How many people make it a point to register as organ donors?
Tan says, in her experience, the only religion she has come across that frowns upon donating organs in the time of death is Japanese Shintoism.
Although some may think that Judaism frowns upon the practice, Rabbi Melanie Aron of Congregation Shir Hadash in Los Gatos says that is not necessarily the case.
"In general, Judaism is very respectful toward the body and doesn't believe you should profit in any way from the body or treat the body of the deceased with any disrespect. But there's an overlying principle that saving another life outweighs that," she says. "So everyone agrees, where you're saving a life, we encourage organ donation. Some people also feel that donating an organ that doesn't save a life, but improves the quality of life, such as the corneas of the eyes, is also encouraged. Even among the Orthodox Jews and in Israel recently, there have been campaigns to encourage organ donation."
Becoming an organ donor
These days, becoming an organ donor is easier than ever. The California Department of Motor Vehicles now includes instructions on how to declare one's intent to donate on the front of every driver's license renewal form. All drivers are now automatically sent the pink organ donor sticker with their new licenses in the mail.

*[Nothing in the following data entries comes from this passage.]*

`src/rtl/logic_pod_capture_arbiter.sv`:
```
// Round-robin burst scheduler sharing one capture-memory write port between pod CDC FIFOs.
// Latency: pop one cycle after the burst grant, write one cycle after each pop; waits on mem_burst_ready at grant only.
module logic_pod_capture_arbiter #(
  parameter int NUM_PODS    = 4,
  parameter int BURST_LEN   = 8,
  parameter int CNT_BITS    = 10,
  parameter int REGION_BITS = 14,
  localparam int POD_W      = $clog2(NUM_PODS),
  localparam int LEN_W      = $clog2(BURST_LEN) + 1
) (
  input  logic                              clk,
  input  logic                              rst,
  output logic [NUM_PODS-1:0]               fifo_rd_en,
  input  logic [NUM_PODS*128-1:0]           fifo_rd_data,
  input  logic [NUM_PODS*CNT_BITS-1:0]      fifo_rd_size,
  input  logic                              mem_burst_ready,
  output logic                              mem_burst_start,
  output logic [LEN_W-1:0]                  mem_burst_len,
  output logic                              mem_wr_en,
  output logic [POD_W+REGION_BITS-1:0]      mem_wr_addr,
  output logic [127:0]                      mem_wr_data,
  input  logic                              flush_req,
  output logic                              flush_done,
  output logic [NUM_PODS-1:0]               pod_wrapped
);

  typedef enum logic [1:0] {IDLE, READ, DRAIN} state_t;

  localparam logic [CNT_BITS:0] BURST_CNT = (CNT_BITS+1)'(BURST_LEN);

  state_t                  state_q;
  logic [POD_W-1:0]        rr_q;
  logic [POD_W-1:0]        gnt_q;
  logic [LEN_W-1:0]        len_q;
  logic [LEN_W-1:0]        cnt_q;
  logic                    flushing_q;
  logic [REGION_BITS-1:0]  wptr_q [NUM_PODS];
  logic [NUM_PODS-1:0]     wrapped_q;
  logic [NUM_PODS-1:0]     rd_en_q;
  logic                    start_q;
  logic [LEN_W-1:0]        burst_len_q;
  logic                    wr_en_q;
  logic                    flush_done_q;

  logic [NUM_PODS-1:0]     elig;
  logic [NUM_PODS-1:0]     has_data;
  logic [CNT_BITS-1:0]     size_p;
  logic [CNT_BITS-1:0]     pick_size;
  logic [POD_W:0]          idx;
  logic                    found_d;
  logic [POD_W-1:0]        gnt_d;
  logic [POD_W-1:0]        rr_d;
  logic [LEN_W-1:0]        len_d;
  logic [127:0]            rd_word;

  // Eligibility and the round-robin search starting at rr_q.
  always_comb begin
    elig      = '0;
    has_data  = '0;
    size_p    = '0;
    idx       = '0;
    found_d   = 1'b0;
    gnt_d     = '0;
    pick_size = '0;
    len_d     = LEN_W'(BURST_LEN);
    for (int p = 0; p < NUM_PODS; p++) begin
      size_p      = fifo_rd_size[p*CNT_BITS +: CNT_BITS];
      has_data[p] = (size_p != '0);
      elig[p]     = flushing_q ? (size_p != '0) : ({1'b0, size_p} >= BURST_CNT);
    end
    for (int i = 0; i < NUM_PODS; i++) begin
      idx = {1'b0, rr_q} + (POD_W+1)'(i);
      if (idx >= (POD_W+1)'(NUM_PODS)) begin
        idx = idx - (POD_W+1)'(NUM_PODS);
      end
      if (!found_d && elig[idx[POD_W-1:0]]) begin
        found_d = 1'b1;
        gnt_d   = idx[POD_W-1:0];
      end
    end
    pick_size = fifo_rd_size[gnt_d*CNT_BITS +: CNT_BITS];
    if (flushing_q && ({1'b0, pick_size} < BURST_CNT)) begin
      len_d = pick_size[LEN_W-1:0];
    end
    rr_d = (gnt_d == POD_W'(NUM_PODS-1)) ? '0 : gnt_d + 1'b1;
  end

  always_ff @(posedge clk or posedge rst) begin
    if (rst) begin
      state_q      <= IDLE;
      rr_q         <= '0;
      gnt_q        <= '0;
      len_q        <= '0;
      cnt_q        <= '0;
      flushing_q   <= 1'b0;
      wrapped_q    <= '0;
      rd_en_q      <= '0;
      start_q      <= 1'b0;
      burst_len_q  <= '0;
      wr_en_q      <= 1'b0;
      flush_done_q <= 1'b0;
      for (int p = 0; p < NUM_PODS; p++) begin
        wptr_q[p] <= '0;
      end
    end else begin
      start_q      <= 1'b0;
      burst_len_q  <= '0;
      flush_done_q <= 1'b0;
      wr_en_q      <= |rd_en_q;
      if (flush_req && !flushing_q) begin
        flushing_q <= 1'b1;
      end
      if (wr_en_q) begin
        wptr_q[gnt_q] <= wptr_q[gnt_q] + 1'b1;
        if (&wptr_q[gnt_q]) begin
          wrapped_q[gnt_q] <= 1'b1;
        end
      end
      // state_q runs one cycle ahead of the visible pop strobes.
      case (state_q)
        IDLE: begin
          rd_en_q <= '0;
          if (flushing_q && !(|has_data)) begin
            flush_done_q <= 1'b1;
            flushing_q   <= 1'b0;
          end else if (mem_burst_ready && found_d) begin
            start_q     <= 1'b1;
            burst_len_q <= len_d;
            len_q       <= len_d;
            gnt_q       <= gnt_d;
            rr_q        <= rr_d;
            cnt_q       <= '0;
            state_q     <= READ;
          end
        end
        READ: begin
          rd_en_q <= NUM_PODS'(1) << gnt_q;
          cnt_q   <= cnt_q + 1'b1;
          if (cnt_q + 1'b1 == len_q) begin
            state_q <= DRAIN;
          end
        end
        default: begin
          rd_en_q <= '0;
          state_q <= IDLE;
        end
      endcase
    end
  end

  assign rd_word         = fifo_rd_data[gnt_q*128 +: 128];
  assign fifo_rd_en      = rd_en_q;
  assign mem_burst_start = start_q;
  assign mem_burst_len   = burst_len_q;
  assign mem_wr_en       = wr_en_q;
  assign mem_wr_addr     = wr_en_q ? {gnt_q, wptr_q[gnt_q]} : '0;
  assign mem_wr_data     = wr_en_q ? rd_word : '0;
  assign flush_done      = flush_done_q;
  assign pod_wrapped     = wrapped_q;

endmodule

```
`config.mk`:
```
export PLATFORM = sky130hd
export DESIGN_NAME = logic_pod_capture_arbiter
export DESIGN_NICKNAME = d
export VERILOG_FILES = /design/src/rtl/logic_pod_capture_arbiter.sv
export SDC_FILE = /design/constraint.sdc
export NUM_CORES = 1
export LEC_CHECK = 0
export ABC_CLOCK_PERIOD_IN_PS = 3000
export BUFFER_PORTS_ARGS = -buffer_cell sky130_fd_sc_hd__buf_2
export CELL_PAD_IN_SITES_DETAIL_PLACEMENT = 1
export CELL_PAD_IN_SITES_GLOBAL_PLACEMENT = 1
export CORE_AREA = 5 5 277 279
export DETAILED_ROUTE_END_ITERATION = 10
export DIE_AREA = 0 0 282 284
export PLACE_DENSITY = 0.42
export SLEW_MARGIN = 20
export SYNTH_ARGS = -nofsm -noshare
export SYNTH_HDL_FRONTEND = slang
export SYNTH_SLANG_ARGS = --single-unit
```
`constraint.sdc`:
```
create_clock -name clk -period 3 [get_ports clk]
set_clock_uncertainty 0.1 [all_clocks]
set_input_delay 0.3 -clock clk [delete_from_list [all_inputs] [get_ports clk]]
set_output_delay 0.3 -clock clk [all_outputs]
set_load 0.01 [all_outputs]
```
==> flow_summary.ini <==
[timing]
rsz0062_at_grt = false
clock.fmax_ghz = 0.353
fin_crit_sh = 0.943
worstMarginPinSlew_ps = 804
period_needed_ps = 2830
hold_viol = 0
finalMaxSlewViolations = 0
setup_viol = 0
maxSlewHeadroom = 0.464
setup_ws_ps = 171
setup_tns_ps = 0

[synth]
synth_edf_count = 0
synth_nets = 1248
synth_top_area_share = 0.393
synth_area_sq_um = 8130
synth_cell_types = 67
ys_seq_area_frac = 0.265
async_reset_ff_frac = 1.00
syn_inst = 689
ys_warn_count = 0
syn_area_per_cell_sq_um = 11.8
yosys_most_used_dff = dfrtp_1
synth_area_leader_cell = mux4_2
ys_ff_latch = 86
synth.top_cells.by_area = mux4_2 39%, dfrtp_1 26%, and2_1 11%, o21ai_0 2.8%, nand2_1 2.5%

[cts]
numCtsBuffers = 9
clockBufferDepth = 2
path_clk_slew_ps = 70
clockRootBuffer = clkbuf_16
cts.sinks = 86
cts_tree = done
ctsHtreeMaxLevel = 3
clk_latency_ps = 340

[die]
die_h_microns = 284
start_util = 0.110
core_area_sq_um = 73900
io_pins = 715
rows = 100
die_w_microns = 282
dieArea_sq_um = 80100

[finish]
layout_commonest_cell = buf_2
fin_nets = 1945
multi_input_area_sq_um = 5650
fillCellCount = 8763
final_area_sq_um = 13400
area_delta_synth_final_pct = 64.4
mostFrequentLayoutCells = 714 x buf_2, 145 x and2_1, 142 x mux4_2
instances_no_fill = 2373
seq_area_sq_um = 2160
drive_gt1_frac = 0.674

[drt]
post_drt_wl_per_cell_microns = 30.4
viasPerCell = 4.00
drtIter0Drc = 483
vias = 9497
routed_wl_microns = 72200
ant_nets = 0
route.detailed.drc = 0
first_pass_iters = 4

[global_route]
grt_pass1_wl_microns = 93800
grt_pass1_vias = 10400
antenna_found_initial = 46
grt_usage = 0.170
grt_max_degree = 78
grt-ovfl-total = 0

[power]
ir_drop_mv = 0.357
p_per_area_nw_per_um2 = 991
power.leakage_nw = 6.22

[worst_setup_path]
arrival_ps = 2430
cpPeakStageDelay_ps = 620
cpMaxStageDelayCell = mux4_2
cp_top_family = buffers and inverters
cp.required_ps = 2600
end_kind = primary output
cp-start-kind = flip-flop
cp_max_fo = 33
worst-setup-path-type = reg -> out
crit_buf_inv = 3
path_cells = buf_16, buf_6, mux4_2, and2_1, buf_2

[place]
place_area_sq_um = 12900
placed_cells = 2339
dp_slack_ps = 298
dp_hpwl_microns = 64400
port_buffers = 714
place.gp.congestion = 0.988

[run]
maxCapViolations = 0

[hold_path]
hp-class = in -> reg

[run_status]
status = finished, final reports clean
[synthesized netlist by cell type, types with 7 or more instances]
cell type,n
nor2_1,26
and2_1,145
buf_2,17
mux2_2,7
xor2_1,8
nand2_1,55
dfrtp_1,86
nand3_1,7
a21oi_1,13
o21ai_0,46
clkbuf_1,37
xnor2_1,9
mux4_2,142
[state kept, by name, indices dropped and copies added, names as in the netlist, 4 cells and up]
signal         flops
fifo_rd_en         4
pod_wrapped        4
cnt_q              4
mem_burst_len      4
wptr_q            56
len_q              4
[metrics by stage]
step / utilization / hold WS [ps] / power, mW
2_1_floorplan: - / 325 / 7.44
3_3_place_gp: 0.175 / 292 / 12.0
3_5_place_dp: 0.175 / 303 / 12.1
4_1_cts: 0.180 / 66.8 / 13.5
5_1_grt: 0.181 / 87.0 / 14.2
6_report: 0.181 / 78.7 / 13.2
[worst min-delay path: stages]
cell and delay [ps]:
buf_2 80, nor2_1 40, nor2_1 80
[layer usage]
metal / part of all wire / vias up / track usage
met2: 0.47 / 581 / 0.278
met4: 0.027 / 10 / 0.0430
met5: 0.00093 / - / 0
li1: - / 4036 / -
met1: 0.39 / 4794 / 0.204
met3: 0.12 / 76 / 0.0755
[where the power goes]
group	leakage (nW)	internal, mW	total, mW	switching (mW)
Combinational	4.98	4.18	9.92	5.74
Sequential	1.08	1.65	2.00	0.346
Clock	0.167	0.819	1.32	0.499
Total	6.22	6.65	13.2	6.59
[cell type report]
type,count,share of cell area
multi-input cells,536,0.423
repair buffers,747,0.294
flip-flops and latches,86,0.162
well taps,969,0.0907
clock buffers,9,0.0169
clock inverters,7,0.00899
diodes,13,0.00243
inverters,6,0.00215
[kinds of logic after synthesis]
logic type,synth area share
AOI/OAI and AO/OA,0.0646
xor gates and xnor gates,0.0203
adders and majority gates,0.00462
buffers and inverters,0.0403
DFF,0.265
muxes,0.412
and+or+nand+nor,0.193
[final timing paths]
kind / slack, ps / to / depth (start not counted) / startpoint
min: 80 / flushing_q / 3 / flush_req
min in group asynchronous: 470 / wptr_q[43] / 3 / rst
min reg2reg: 380 / pod_wrapped[3] / 1 / pod_wrapped[3]
max reg2reg: 360 / wptr_q[36] / 8 / gnt_q[0]
max: 170 / mem_wr_data[1] / 5 / gnt_q[0]
max in group asynchronous: 1450 / wptr_q[49] / 5 / rst
[what timing repair did]
action / in CTS / in global routing
hold buffers: 1 / 0
gates cloned: 0 / 0
hold endpoints to repair: 28 / 0
setup buffers: 0 / 4
resized for setup: 3 / 0
setup endpoints to repair: 3 / 37
Note: power is estimated with default switching activity, not from simulation.
<file path="src/rtl/spi_nor_responder_if.sv">
// Byte-wide SPI link between the flash controller (master) and the NOR responder (slave).
// Carries the oversampled clock/select, both data bytes and the responder's status outputs.
interface spi_nor_responder_if;
  logic       s_clk;
  logic       s_css;
  logic [7:0] s_mosi;
  logic [7:0] s_miso;
  logic       wel;
  logic       cmd_err;

  modport master (
    output s_clk, s_css, s_mosi,
    input  s_miso, wel, cmd_err
  );

  modport slave (
    input  s_clk, s_css, s_mosi,
    output s_miso, wel, cmd_err
  );
endinterface

</file>
<file path="src/rtl/spi_nor_responder.sv">
// Byte-wide SPI NOR flash responder; s_clk/s_css 2-flop synchronised, outputs registered 1 cycle after the detected edge.
// No backpressure: the controller paces bytes via s_clk, which must keep >=4 p_clk per phase.
module spi_nor_responder #(
  parameter int          ADDR_W = 8,
  parameter logic [7:0]  ERASED = 8'hFF
) (
  input  logic               p_clk,
  input  logic               p_rst,
  spi_nor_responder_if.slave bus
);

  localparam int DEPTH = 1 << ADDR_W;

  typedef enum logic [2:0] {
    S_IDLE,
    S_CMD,
    S_ADDR,
    S_RD_DATA,
    S_WR_DATA,
    S_STATUS,
    S_IGNORE
  } state_t;

  logic              r_sclk_s1, r_sclk_s2, r_sclk_d;
  logic              r_css_s1, r_css_s2, r_css_d;
  state_t            r_state;
  logic [7:0]        r_miso;
  logic              r_wel;
  logic              r_cmd_err;
  logic              r_is_wr;
  logic              r_wr_seen;
  logic [1:0]        r_byte_cnt;
  logic [ADDR_W-1:0] r_addr;
  logic [7:0]        r_mem [DEPTH];

  logic              w_rise;
  logic              w_fall;
  logic              w_css_rise;
  logic              w_css_fall;
  logic [ADDR_W-1:0] w_addr_shift;

  assign w_rise     =  r_sclk_s2 & ~r_sclk_d & ~r_css_s2;
  assign w_fall     = ~r_sclk_s2 &  r_sclk_d & ~r_css_s2;
  assign w_css_rise =  r_css_s2 & ~r_css_d;
  assign w_css_fall = ~r_css_s2 &  r_css_d;

  // Only the low ADDR_W bits of the 24-bit address matter, so bytes shift straight into r_addr.
  assign w_addr_shift = ADDR_W'({r_addr, bus.s_mosi});

  assign bus.s_miso  = r_miso;
  assign bus.wel     = r_wel;
  assign bus.cmd_err = r_cmd_err;

  always_ff @(posedge p_clk) begin
    if (p_rst) begin
      r_sclk_s1  <= 1'b0;
      r_sclk_s2  <= 1'b0;
      r_sclk_d   <= 1'b0;
      r_css_s1   <= 1'b1;
      r_css_s2   <= 1'b1;
      r_css_d    <= 1'b1;
      r_state    <= S_IDLE;
      r_miso     <= 8'h00;
      r_wel      <= 1'b0;
      r_cmd_err  <= 1'b0;
      r_is_wr    <= 1'b0;
      r_wr_seen  <= 1'b0;
      r_byte_cnt <= 2'd0;
      r_addr     <= '0;
      for (int i = 0; i < DEPTH; i++) begin
        r_mem[i] <= ERASED;
      end
    end else begin
      r_sclk_s1 <= bus.s_clk;
      r_sclk_s2 <= r_sclk_s1;
      r_sclk_d  <= r_sclk_s2;
      r_css_s1  <= bus.s_css;
      r_css_s2  <= r_css_s1;
      r_css_d   <= r_css_s2;
      r_cmd_err <= 1'b0;

      // Deselect wins over any s_clk edge seen in the same cycle.
      if (w_css_rise) begin
        if (r_state == S_WR_DATA && r_wr_seen) begin
          r_wel <= 1'b0;
        end
        r_state    <= S_IDLE;
        r_miso     <= 8'h00;
        r_byte_cnt <= 2'd0;
        r_wr_seen  <= 1'b0;
      end else if (w_css_fall) begin
        r_state    <= S_CMD;
        r_miso     <= 8'h00;
        r_byte_cnt <= 2'd0;
        r_wr_seen  <= 1'b0;
      end else begin
        case (r_state)
          S_CMD: begin
            if (w_rise) begin
              case (bus.s_mosi)
                8'h03: begin
                  r_is_wr <= 1'b0;
                  r_state <= S_ADDR;
                end
                8'h02: begin
                  r_is_wr <= 1'b1;
                  r_state <= r_wel ? S_ADDR : S_IGNORE;
                end
                8'h06: begin
                  r_wel   <= 1'b1;
                  r_state <= S_IGNORE;
                end
                8'h04: begin
                  r_wel   <= 1'b0;
                  r_state <= S_IGNORE;
                end
                8'h05: r_state <= S_STATUS;
                default: begin
                  r_cmd_err <= 1'b1;
                  r_state   <= S_IGNORE;
                end
              endcase
            end
          end

          S_ADDR: begin
            if (w_rise) begin
              r_addr <= w_addr_shift;
              if (r_byte_cnt == 2'd2) begin
                r_byte_cnt <= 2'd0;
                r_state    <= r_is_wr ? S_WR_DATA : S_RD_DATA;
              end else begin
                r_byte_cnt <= r_byte_cnt + 2'd1;
              end
            end
          end

          // Data is presented on the fall so it is settled for the controller's next rise.
          S_RD_DATA: begin
            if (w_fall) begin
              r_miso <= r_mem[r_addr];
            end else if (w_rise) begin
              r_addr <= r_addr + ADDR_W'(1);
            end
          end

          S_WR_DATA: begin
            if (w_rise) begin
              r_mem[r_addr] <= r_mem[r_addr] & bus.s_mosi;
              r_addr        <= r_addr + ADDR_W'(1);
              r_wr_seen     <= 1'b1;
            end
          end

          S_STATUS: begin
            if (w_fall) begin
              r_miso <= {6'b0, r_wel, 1'b0};
            end
          end

          default: ;
        endcase
      end
    end
  end

endmodule

</file>
<file path="src/flat_wrapper.sv">
// flat-port wrapper written by rule: the top's interface ports become plain ports
module spi_nor_responder_flat 
#(
  parameter int          ADDR_W = 8,
  parameter logic [7:0]  ERASED = 8'hFF
)
  (p_clk, p_rst, bus_s_clk, bus_s_css, bus_s_mosi, bus_s_miso, bus_wel, bus_cmd_err);
  spi_nor_responder_if bus_i ();
  input  logic p_clk;
  input  logic p_rst;
  input wire logic [$bits(bus_i.s_clk)-1:0] bus_s_clk;
  input wire logic [$bits(bus_i.s_css)-1:0] bus_s_css;
  input wire logic [$bits(bus_i.s_mosi)-1:0] bus_s_mosi;
  output wire logic [$bits(bus_i.s_miso)-1:0] bus_s_miso;
  output wire logic [$bits(bus_i.wel)-1:0] bus_wel;
  output wire logic [$bits(bus_i.cmd_err)-1:0] bus_cmd_err;
  assign bus_i.s_clk = bus_s_clk;
  assign bus_i.s_css = bus_s_css;
  assign bus_i.s_mosi = bus_s_mosi;
  assign bus_s_miso = bus_i.s_miso;
  assign bus_wel = bus_i.wel;
  assign bus_cmd_err = bus_i.cmd_err;
  spi_nor_responder #(.ADDR_W(ADDR_W), .ERASED(ERASED)) u_core (.p_clk(p_clk), .p_rst(p_rst), .bus(bus_i));
endmodule
</file>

However, driver's licenses are only renewed every five to six years.
The California Transplant Donor Network says registering as an organ donor is just a click away at www.DonateLifeCalifornia.org. The network also recommends donors clearly communicate their desire to close family and friends.
Jeanne Butler, 33, a frequent customer at Great Bear Coffee in downtown Los Gatos, says she has been a registered organ donor for about five years, since she last renewed her driver's license.
"I didn't even know [the opportunity] existed until I saw the option on my driver's license," she says. "I'm really glad I'm doing it. I believe that if I could save another life, that would be phenomenal."
If the story of Sharon Stout is any indication, that choice could affect many lives. As Schiller put it, "Donors are silent heroes who make a huge difference in this world."